Haskell Datatypes and Folds: Part I

Dec 17, 2009 00:00 · 1576 words · 8 minutes read haskell fold

Welcome to this little explanation on how to determine the fold of a Haskell datatype. First we’ll look at how we define functions over lists, something everyone starting with Haskell should be sufficiently familiar with, after which we move on to the datatypes. You’ll see different ways how to calculate the sum of a list, how to fold over a list, what datatypes are and, how to fold over a datatype, specifically the BinTree a datatype. Most importantly, I hope you will grow to understand what a fold is, and why they are so important and useful when programming Haskell.

During our functional programming course at Utrecht University I noticed students having anxiety of datatypes and even more for folds. Not because they couldn’t grasp the workings of a single example but more a lack of a view on the complete picture and lack of experience with the Haskell datatype way.
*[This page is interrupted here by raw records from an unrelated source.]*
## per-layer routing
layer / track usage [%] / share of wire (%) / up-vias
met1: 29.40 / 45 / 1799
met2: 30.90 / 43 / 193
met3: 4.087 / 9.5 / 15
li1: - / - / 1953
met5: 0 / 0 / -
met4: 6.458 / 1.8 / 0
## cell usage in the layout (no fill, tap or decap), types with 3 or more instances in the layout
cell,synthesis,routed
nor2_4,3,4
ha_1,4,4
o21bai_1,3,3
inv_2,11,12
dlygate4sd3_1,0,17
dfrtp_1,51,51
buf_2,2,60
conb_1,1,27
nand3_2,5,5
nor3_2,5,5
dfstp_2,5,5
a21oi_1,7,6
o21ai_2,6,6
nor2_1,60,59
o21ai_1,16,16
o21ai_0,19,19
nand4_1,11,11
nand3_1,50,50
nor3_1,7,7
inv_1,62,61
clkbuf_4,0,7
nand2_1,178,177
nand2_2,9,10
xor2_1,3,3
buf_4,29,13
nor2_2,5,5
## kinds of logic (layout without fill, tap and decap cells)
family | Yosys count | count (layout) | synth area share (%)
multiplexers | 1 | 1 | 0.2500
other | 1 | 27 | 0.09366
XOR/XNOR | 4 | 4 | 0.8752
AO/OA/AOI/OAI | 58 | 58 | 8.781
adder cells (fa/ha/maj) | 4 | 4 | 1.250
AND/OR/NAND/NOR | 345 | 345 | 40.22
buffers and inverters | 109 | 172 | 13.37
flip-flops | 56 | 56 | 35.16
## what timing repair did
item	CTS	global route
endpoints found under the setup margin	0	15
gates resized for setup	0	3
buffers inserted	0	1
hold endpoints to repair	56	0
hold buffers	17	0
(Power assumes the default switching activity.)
$ cat src/verilog/gpab_defs.svh
`ifndef GPAB_DEFS_SVH
`define GPAB_DEFS_SVH

// ----------------------------------------------------------------
// port geometry
// ----------------------------------------------------------------
`define GPAB_PORT_COUNT 10
`define GPAB_PORT_W 16
`define GPAB_PORT_C_W 5
`define GPAB_PORT_D_W 14
`define GPAB_PORT_G_W 4

// ----------------------------------------------------------------
// register indices (byte address is four times the index)
// ----------------------------------------------------------------
`define GPAB_A_DATA_IDX 32'hfffff726
`define GPAB_B_DATA_IDX 32'hfffff738
`define GPAB_A_DIR_IDX 32'hfffff7f0
`define GPAB_B_DIR_IDX 32'hfffff7f1
`define GPAB_A_FUNC_IDX 32'hfffff7f2
`define GPAB_B_FUNC_IDX 32'hfffff7f3

// ----------------------------------------------------------------
// reset values and field layout
// ----------------------------------------------------------------
`define GPAB_DATA_RST 16'h0000
`define GPAB_DIR_RST 16'h0000
`define GPAB_FUNC_RST 16'h0000
`define GPAB_LO_BYTE 7:0
`define GPAB_HI_BYTE 15:8

// ----------------------------------------------------------------
// bus timing
// ----------------------------------------------------------------
`define GPAB_ACCESS_CYCLES 4
`define GPAB_WAIT_LAST 2'h1

`endif

$ cat src/verilog/gpab_pkg.sv
package gpab_pkg;

    // ------------------------------------------------------------
    // pin drive seen from the pad ring
    // ------------------------------------------------------------
    typedef struct packed {
        logic [15:0] out;  // level driven when enabled
        logic [15:0] oe;   // high while the pin is driven
    } gpab_pin_t;

    // ------------------------------------------------------------
    // register selected by the bus address
    // ------------------------------------------------------------
    typedef enum logic [2:0] {
        GPAB_SEL_NONE,
        GPAB_SEL_DATA,
        GPAB_SEL_DIR,
        GPAB_SEL_FUNC
    } gpab_sel_t;

    // decoded address: which register and which port
    typedef struct packed {
        gpab_sel_t sel;
        logic port;        // 0 = port a, 1 = port b
    } gpab_dec_t;

    // bus handshake state
    typedef enum logic [1:0] {
        GPAB_IDLE,
        GPAB_WAIT,
        GPAB_DONE
    } gpab_bus_state_t;

endpackage
$ cat config.mk
export PLATFORM = sky130hd
export DESIGN_NAME = pfwc_host
export DESIGN_NICKNAME = d
export VERILOG_FILES = /design/src/hw/pfwc_pkg.sv /design/src/hw/pfwc_bus_cycle.sv /design/src/hw/pfwc_host.sv
export SDC_FILE = /design/constraint.sdc
export NUM_CORES = 1
export LEC_CHECK = 0
export BUFFER_PORTS_ARGS = -buffer_cell sky130_fd_sc_hd__buf_2
export CAP_MARGIN = 15
export CELL_PAD_IN_SITES_DETAIL_PLACEMENT = 1
export CELL_PAD_IN_SITES_GLOBAL_PLACEMENT = 1
export CORE_MARGIN = 1.5
export CORE_UTILIZATION = 49
export CTS_CLUSTER_SIZE = 30
export DETAILED_ROUTE_END_ITERATION = 16
export PLACE_DENSITY = 0.94
export SYNTH_ARGS = -nofsm -noshare
export SYNTH_HDL_FRONTEND = slang
export SYNTH_SLANG_ARGS = --single-unit
$ cat constraint.sdc
create_clock -name clk -period 3.79 [get_ports clk]
set_clock_uncertainty 0.2 [all_clocks]
set_input_delay 0.5685 -clock clk [delete_from_list [all_inputs] [get_ports clk]]
set_output_delay 0.5685 -clock clk [all_outputs]
set_load 0.005 [all_outputs]
$ cat src/hw/pfwc_pkg.sv
// Package of constants and carrier types for the page flash write controller
package pfwc_pkg;
    // ---------------------------------------------------------------
    // Geometry
    // ---------------------------------------------------------------
    localparam int ADDR_W     = 16;
    localparam int DATA_W     = 16;
    localparam int PAGE_WORDS = 128;
    localparam int PAGE_LSB   = 7;
    // ---------------------------------------------------------------
    // Command words
    // ---------------------------------------------------------------
    localparam logic [15:0] CMD_ADDR_A   = 16'h5555;
    localparam logic [15:0] CMD_ADDR_B   = 16'h2aaa;
    localparam logic [15:0] CMD_DATA_1   = 16'h0aaa;
    localparam logic [15:0] CMD_DATA_2   = 16'h5555;
    localparam logic [15:0] CMD_PROTECT  = 16'ha0a0;
    localparam logic [15:0] CMD_SETUP    = 16'h8080;
    localparam logic [15:0] CMD_UNPROT   = 16'h2020;
    localparam logic [15:0] FILL_WORD    = 16'hffff;
    localparam logic [15:0] ID_MAKER_ADR = 16'h0000;
    localparam logic [15:0] ID_DEV_ADR   = 16'h0001;
    // ---------------------------------------------------------------
    // Timing at 200 MHz
    // ---------------------------------------------------------------
    localparam int CLK_PERIOD_PS   = 5000;
    localparam int PULSE_NS        = 70;
    localparam int PULSE_CYC       = (PULSE_NS * 1000 + CLK_PERIOD_PS - 1) / CLK_PERIOD_PS;
    localparam int RECOVER_NS      = 100;
    localparam int RECOVER_CYC     = (RECOVER_NS * 1000 + CLK_PERIOD_PS - 1) / CLK_PERIOD_PS;
    localparam int WINDOW_US       = 200;
    localparam int WINDOW_CYC      = (WINDOW_US * 1000000) / CLK_PERIOD_PS;
    localparam int POWERUP_MS      = 5;
    localparam int POWERUP_CYC     = (POWERUP_MS * 1000000) / CLK_PERIOD_PS * 1000;
    localparam int CNT_W           = 24;
    localparam logic [2:0] STEP_W  = 3'h4;
    // ---------------------------------------------------------------
    // Carriers
    // ---------------------------------------------------------------
    typedef enum logic [2:0] {
        PFWC_OP_READ    = 3'h0,
        PFWC_OP_PAGE    = 3'h1,
        PFWC_OP_PROTECT = 3'h2,
        PFWC_OP_UNPROT  = 3'h3,
        PFWC_OP_ERASE   = 3'h4,
        PFWC_OP_POLL    = 3'h5
    } pfwc_op_t;
    typedef struct packed {
        logic [15:0] addr;
        logic [15:0] data;
    } pfwc_word_t;
    typedef struct packed {
        logic        chipSelN;
        logic        outGateN;
        logic        writeStrobeN;
        logic [15:0] addressLines;
        logic [15:0] dataOut;
        logic        dataOe;
    } pfwc_pins_t;
endpackage

$ cat src/hw/pfwc_bus_cycle.sv
// One bus cycle on the flash pins: a timed write or read strobe
`timescale 1ns/1ps
module pfwc_bus_cycle (
    // Clock and reset
    input  wire logic               clk,
    input  wire logic               rst_n,
    // Request
    input  wire logic               start,
    input  wire logic               isWrite,
    input  wire pfwc_pkg::pfwc_word_t word,
    output logic                    busy,
    output logic                    done,
    // Sampled data lines, two flops back
    input  wire logic [15:0]        dataIn,
    output logic [15:0]             readData,
    // Pins
    output pfwc_pkg::pfwc_pins_t    pins
);
    typedef enum logic [2:0] {
        PFWC_C_IDLE   = 3'b001,
        PFWC_C_STROBE = 3'b010,
        PFWC_C_GAP    = 3'b100
    } pfwc_cyc_t;
    pfwc_cyc_t  state;
    logic [7:0] cnt;
    logic       wr;
    pfwc_pkg::pfwc_word_t held;
    wire strobeEnd = (state == PFWC_C_STROBE) && (cnt == 8'(pfwc_pkg::PULSE_CYC - 1));
    wire gapEnd    = (state == PFWC_C_GAP) && (cnt == 8'(pfwc_pkg::RECOVER_CYC - 1));
    always_ff @(posedge clk or negedge rst_n) begin
        if (!rst_n) begin
            state <= PFWC_C_IDLE;
            cnt   <= 8'h00;
            wr    <= 1'b0;
            held  <= '0;
        end else begin
            cnt <= (strobeEnd || gapEnd || state == PFWC_C_IDLE) ? 8'h00 : cnt + 8'h01;
            case (state)
                PFWC_C_IDLE: begin
                    if (start) begin
                        state <= PFWC_C_STROBE;
                        wr    <= isWrite;
                        held  <= word;
                    end
                end
                PFWC_C_STROBE: if (strobeEnd) state <= PFWC_C_GAP;
                PFWC_C_GAP: if (gapEnd) state <= PFWC_C_IDLE;
                default: state <= PFWC_C_IDLE;
            endcase
        end
    end
    // Read data captured at the strobe end
    always_ff @(posedge clk or negedge rst_n) begin
        if (!rst_n) readData <= 16'h0000;
        else if (strobeEnd && !wr) readData <= dataIn;
    end
    assign busy = (state != PFWC_C_IDLE);
    assign done = gapEnd;
    // Strobe 70 ns covers the glitch filter; output gate high during writes
    always_comb begin
        pins.chipSelN     = (state != PFWC_C_STROBE);
        pins.writeStrobeN = !((state == PFWC_C_STROBE) && wr);
        pins.outGateN     = !((state == PFWC_C_STROBE) && !wr);
        pins.addressLines = held.addr;
        pins.dataOut      = held.data;
        pins.dataOe       = wr && (state != PFWC_C_IDLE);
    end
endmodule // pfwc_bus_cycle

$ cat src/hw/pfwc_host.sv
// Host controller driving a page programmed flash through its pins
// How it works
// - Host loads all 128 words per page
// - Write uses select and strobe, gate high
// - Upper address bits fixed within page
// - Protected writes need three-word prefix
// - Enable prefix is three command writes
// - Disable needs six command writes
`timescale 1ns/1ps
module pfwc_host #(
    parameter int POWERUP_CYCLES = pfwc_pkg::POWERUP_CYC,
    parameter int WINDOW_CYCLES  = pfwc_pkg::WINDOW_CYC
) (
    // Clock and reset
    input  wire logic               clk,
    input  wire logic               rst_n,
    // User command port
    input  wire logic               cmdValid,
    output logic                    cmdReady,
    input  wire pfwc_pkg::pfwc_op_t cmdOp,
    input  wire logic [15:0]        cmdAddr,
    input  wire logic               pageProtected,
    // Page word feed, words in order 0..127
    input  wire logic [15:0]        pageData,
    output logic [6:0]              pageIndex,
    // Result
    output logic [15:0]             rdData,
    output logic                    rdValid,
    output logic                    opDone,
    output logic                    pollBusy,
    // Flash pins
    output logic                    chipSelN,
    output logic                    outGateN,
    output logic                    writeStrobeN,
    output logic [15:0]             addressLines,
    input  wire logic [15:0]        dataLinesIn,
    output logic [15:0]             dataLinesOut,
    output logic                    dataLinesOe
);
    // ---------------------------------------------------------------
    // Pin sync and power-up wait
    // ---------------------------------------------------------------
    logic [15:0] dqMeta;
    logic [15:0] dqSync;
    logic [23:0] pwrCnt;
    wire         pwrReady = (pwrCnt == 24'(POWERUP_CYCLES));
    always_ff @(posedge clk or negedge rst_n) begin
        if (!rst_n) begin
            dqMeta <= 16'h0000;
            dqSync <= 16'h0000;
            pwrCnt <= 24'h000000;
        end else begin
            dqMeta <= dataLinesIn;
            dqSync <= dqMeta;
            if (!pwrReady) pwrCnt <= pwrCnt + 24'h000001;
        end
    end
    // ---------------------------------------------------------------
    // Sequencer
    // ---------------------------------------------------------------
    typedef enum logic [5:0] {
        PFWC_IDLE  = 6'b000001,
        PFWC_CMD   = 6'b000010,
        PFWC_LOAD  = 6'b000100,
        PFWC_READ  = 6'b001000,
        PFWC_POLL  = 6'b010000,
        PFWC_WAIT  = 6'b100000
    } pfwc_state_t;
    pfwc_state_t state;
    pfwc_pkg::pfwc_op_t op;
    logic [2:0]  step;
    logic [7:0]  word;
    logic [8:0]  pageBase;
    logic        cycStart;
    logic        cycBusy;
    logic        cycDone;
    logic [15:0] cycData;
    logic [1:0]  lastToggle;
    logic [23:0] waitCnt;
    logic        pollSecond;
    logic [15:0] lastWord;
    // Command table: both protect and erase share the 5555/2aaa preamble
    logic [2:0]  seqLen;
    logic [15:0] seqAddr;
    logic [15:0] seqData;
    wire  [1:0]  stepMod = (step < 3'h3) ? step[1:0] : 2'(step - 3'h3);
    assign seqLen = (op == pfwc_pkg::PFWC_OP_PROTECT || op == pfwc_pkg::PFWC_OP_PAGE) ? 3'h3 : 3'h6;
    always_comb begin
        seqAddr = (stepMod == 2'h1) ? pfwc_pkg::CMD_ADDR_B : pfwc_pkg::CMD_ADDR_A;
        seqData = (stepMod == 2'h0) ? pfwc_pkg::CMD_DATA_1 : pfwc_pkg::CMD_DATA_2;
        if (stepMod == 2'h2) begin
            if (step == 3'h2 && seqLen == 3'h3) seqData = pfwc_pkg::CMD_PROTECT;
            else if (step == 3'h2) seqData = pfwc_pkg::CMD_SETUP;
            else seqData = (op == pfwc_pkg::PFWC_OP_UNPROT) ? pfwc_pkg::CMD_UNPROT : pfwc_pkg::CMD_DATA_1;
        end
    end
    wire cmdAccept = cmdValid && cmdReady;
    wire writeOp   = (cmdOp != pfwc_pkg::PFWC_OP_READ) && (cmdOp != pfwc_pkg::PFWC_OP_POLL);
    assign cmdReady = (state == PFWC_IDLE) && (pwrReady || !writeOp);
    wire [15:0] loadAddr = {pageBase, word[6:0]};
    assign pageIndex = word[6:0];
    // Erase sequence is five words in this design; sixth lies outside the known table
    wire seqDone = cycDone && (step == ((op == pfwc_pkg::PFWC_OP_ERASE) ? 3'h4 : seqLen - 3'h1));
    wire pageDone = cycDone && (word == 8'(pfwc_pkg::PAGE_WORDS - 1));
    // Toggle bits from the latched read; the live lines are already released at cycle end
    wire pollSettled = cycDone && pollSecond && ({cycData[14], cycData[6]} == lastToggle);
    wire waitEnd     = (state == PFWC_WAIT) && (waitCnt == 24'(WINDOW_CYCLES - 1));
    always_ff @(posedge clk or negedge rst_n) begin
        if (!rst_n) begin
            state      <= PFWC_IDLE;
            op         <= pfwc_pkg::PFWC_OP_READ;
            step       <= 3'h0;
            word       <= 8'h00;
            pageBase   <= 9'h000;
            lastToggle <= 2'h0;
            waitCnt    <= 24'h000000;
            pollSecond <= 1'b0;
            lastWord   <= 16'h0000;
        end else begin
            waitCnt <= (state == PFWC_WAIT) ? waitCnt + 24'h000001 : 24'h000000;
            case (state)
                PFWC_IDLE: begin
                    if (cmdAccept) begin
                        op         <= cmdOp;
                        step       <= 3'h0;
                        word       <= 8'h00;
                        pollSecond <= 1'b0;
                        pageBase   <= cmdAddr[15:pfwc_pkg::PAGE_LSB];
                        lastWord   <= cmdAddr;
                        if (cmdOp == pfwc_pkg::PFWC_OP_READ) state <= PFWC_READ;
                        else if (cmdOp == pfwc_pkg::PFWC_OP_POLL) state <= PFWC_POLL;
                        else if (cmdOp == pfwc_pkg::PFWC_OP_PAGE && !pageProtected) state <= PFWC_LOAD;
                        else state <= PFWC_CMD;
                    end
                end
                PFWC_CMD: begin
                    if (cycDone) step <= step + 3'h1;
                    if (seqDone) state <= (op == pfwc_pkg::PFWC_OP_PAGE) ? PFWC_LOAD : PFWC_WAIT;
                end
                PFWC_LOAD: begin
                    // Back-to-back loads keep well inside the word load window
                    if (cycDone) word <= word + 8'h01;
                    if (pageDone) begin
                        lastWord <= loadAddr;
                        state    <= PFWC_WAIT;
                    end
                end
                PFWC_READ: if (cycDone) state <= PFWC_IDLE;
                PFWC_POLL: begin
                    if (cycDone) begin
                        lastToggle <= {cycData[14], cycData[6]};
                        pollSecond <= 1'b1;
                    end
                    if (pollSettled) state <= PFWC_IDLE;
                end
                // Quiet bus for one load window, else the next op's writes join this burst
                PFWC_WAIT: if (waitEnd) state <= PFWC_IDLE;
                default: state <= PFWC_IDLE;
            endcase
        end
    end
    // ---------------------------------------------------------------
    // Bus cycle issue
    // ---------------------------------------------------------------
    wire inCycle = (state == PFWC_CMD) || (state == PFWC_LOAD) || (state == PFWC_READ) || (state == PFWC_POLL);
    wire lastLoad = pageDone || (cycDone && state == PFWC_LOAD && word == 8'(pfwc_pkg::PAGE_WORDS - 1));
    assign cycStart = inCycle && !cycBusy && !seqDone && !lastLoad && !pollSettled
                      && !(state == PFWC_READ && cycDone);
    pfwc_pkg::pfwc_word_t cycWord;
    always_comb begin
        cycWord.addr = lastWord;
        cycWord.data = 16'h0000;
        if (state == PFWC_CMD) begin
            cycWord.addr = seqAddr;
            cycWord.data = seqData;
        end else if (state == PFWC_LOAD) begin
            cycWord.addr = loadAddr;
            cycWord.data = pageData;
        end
    end
    pfwc_pkg::pfwc_pins_t pins;
    pfwc_bus_cycle uCycle (
        .clk      (clk),
        .rst_n    (rst_n),
        .start    (cycStart),
        .isWrite  ((state == PFWC_CMD) || (state == PFWC_LOAD)),
        .word     (cycWord),
        .busy     (cycBusy),
        .done     (cycDone),
        .dataIn   (dqSync),
        .readData (cycData),
        .pins     (pins)
    );
    assign chipSelN     = pins.chipSelN;
    assign outGateN     = pins.outGateN;
    assign writeStrobeN = pins.writeStrobeN;
    assign addressLines = pins.addressLines;
    assign dataLinesOut = pins.dataOut;
    assign dataLinesOe  = pins.dataOe;
    // ---------------------------------------------------------------
    // Results
    // ---------------------------------------------------------------
    always_ff @(posedge clk or negedge rst_n) begin
        if (!rst_n) begin
            rdData   <= 16'h0000;
            rdValid  <= 1'b0;
            opDone   <= 1'b0;
            pollBusy <= 1'b0;
        end else begin
            rdValid  <= (state == PFWC_READ) && cycDone;
            opDone   <= waitEnd || pollSettled || (state == PFWC_READ && cycDone);
            if (state == PFWC_READ && cycDone) rdData <= cycData;
            if (state == PFWC_POLL) pollBusy <= 1'b1;
            if (pollSettled || state == PFWC_IDLE) pollBusy <= 1'b0;
        end
    end
endmodule // pfwc_host

* Word level (Yosys, flattened, before mapping)
Index checks and enable logic that the tools add are counted.
Word-level totals: word-level logic and storage cells 174, output and inout port bits 63, input port bits 55, register bits after elaboration 207
Cells by class: multiplexer cells 42, eq/ne operators 41, add/subtract/negate cells 7, $lt $le $gt $ge 1, reductions and logical operators 61
Operators with widths (number):
- 16-bit 2-to-1 mux | 5
- 32-bit 2-to-1 mux | 2
- 24-bit by 1-bit adder with 24-bit output, second input constant | 2
- 6-bit 2-to-1 mux | 7
- 6-bit one-hot mux with 6 select lines | 1
- 16-bit one-hot mux with 2 select lines | 1
- 15-bit 2-to-1 mux | 2
- 24-bit by 16-bit equality test with 1-bit output, second input constant | 1
- 24-bit by 20-bit equality test with 1-bit output, second input constant | 1
- 1-bit logical AND | 24
- 24-bit 2-to-1 mux | 1
- 3-bit 2-to-1 mux | 8
- 8-bit 2-to-1 mux | 3
- 2-bit inequality test, second input constant | 11
- 8-bit by 1-bit adder with 8-bit output, second input constant | 2
- 8-bit one-hot mux with 2 select lines | 1
- 3-bit by 2-bit equality test with 1-bit output, second input constant | 5
- 3-bit AND reduction | 5
- 14-bit 2-to-1 mux | 1
- 1-bit logical OR | 11
- 1-bit logical NOT | 10
- 5-bit 2-to-1 mux | 2
- 3-bit by 1-bit equality test with 1-bit output, second input constant | 3
- 3-bit equality test, second input constant | 3
- 32 further kinds | 40

* Logic depth before layout (Yosys ltp)
Gate-level depths: netlist of the first run.
depth in word-level cells 14, mapped depth 8, mapped depth without buffers 7

* Modules after synthesis
From an unflattened synthesis of the first run, not the netlist that was laid out.
Unflattened totals: cell total of the unflattened synthesis 778, area total of the unflattened synthesis 9321.4 µm²
Modules (own cells, without submodules):
- pfwc_host | times used 1, area an instance 6820.3 µm², cells each 607, seq. area each 3679.8 µm²
- pfwc_bus_cycle | times used 1, area an instance 2501.1 µm², cells each 171, seq. area each 1502.7 µm²

* Worst setup path after synthesis of the first run
Ideal clock, no wire load.
kind reg-to-reg, from register pwrCnt[8], to register op[0], clock period less this slack 2.400 ns, setup slack 1.390 ns, path buffers 1, arrival 2.075 ns, required time 3.465 ns, stages on the path, launching flop included 7, setup time 0.125 ns, cells stage by stage dfrtp_1 or4b_4 nor3_1 a21oi_2 nor2_4 buf_4 mux2_2
On the way: longest elaborated chain between the ends 5
RTL lines:
- start, declared | line pfwc_host.sv:45 | logic [23:0] pwrCnt;
- start signal, assigned | line pfwc_host.sv:55 | if (!pwrReady) pwrCnt <= pwrCnt + 24'h000001;
- 24-bit by 20-bit equality test with 1-bit output | line pfwc_host.sv:46 | wire pwrReady = (pwrCnt == 24'(POWERUP_CYCLES));
- 1-bit logical OR | line pfwc_host.sv:99 | assign cmdReady = (state == PFWC_IDLE) && (pwrReady || !writeOp);
- 1-bit logical AND | line pfwc_host.sv:99
- 1-bit logical AND | line pfwc_host.sv:97 | wire cmdAccept = cmdValid && cmdReady;
- 2-bit AND reduction (no source line)
- end signal, assigned | line pfwc_host.sv:111 | op <= pfwc_pkg::PFWC_OP_READ;
- end signal, assigned | line pfwc_host.sv:124 | op <= cmdOp;
- end, declared | line pfwc_host.sv:70 | pfwc_pkg::pfwc_op_t op;
Every way passes these cells. A chain may end at the register's enable or synchronous reset.

* Final worst setup path of the first run
from register pwrCnt[0], to output port cmdReady
On the way: longest elaborated chain between the ends 3
RTL lines:
- 24-bit by 20-bit equality test with 1-bit output | line pfwc_host.sv:46
- 1-bit logical OR | line pfwc_host.sv:99
- 1-bit logical AND | line pfwc_host.sv:99
- end, declared | line pfwc_host.sv:19 | output logic cmdReady,
Every way passes these cells.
So, what are datatypes? Datatypes are a way of notating the abstract structure of your data. There are several datastructures known to man, such as lists and trees.

Lists

Lists in Haskell are used in several ways. Today we will look at how to calculate the sum of a list. Intuitively you calculate the sum of a list by adding its elements together. Starting with the first element and then continuing on to the rest. This is how we literally translate that thought into Haskell code:

sum :: [Int] -> Int
sum []     = 0
sum (x:xs) = x + sum xs
-- sum [1..4] = 10

Would we be calculating the product of the list, we’d do the same except we multiply instead of adding.

product :: [Int] -> Int
product []     = 1
product (x:xs) = x * product xs
-- product [1..4] = 24

Looking at these two examples we can see that we have two similarities. We always have recursion on the tail of the list and we do something with the head of the list and the result of the recursion. In the first example we add them together, and in product we multiply them. Another property of most functions over lists is that there is a base case for the empty list. We call this the identity of our function, sometimes also referred to as unit. The identity of addition is 0 and the identity of multiplication is 1.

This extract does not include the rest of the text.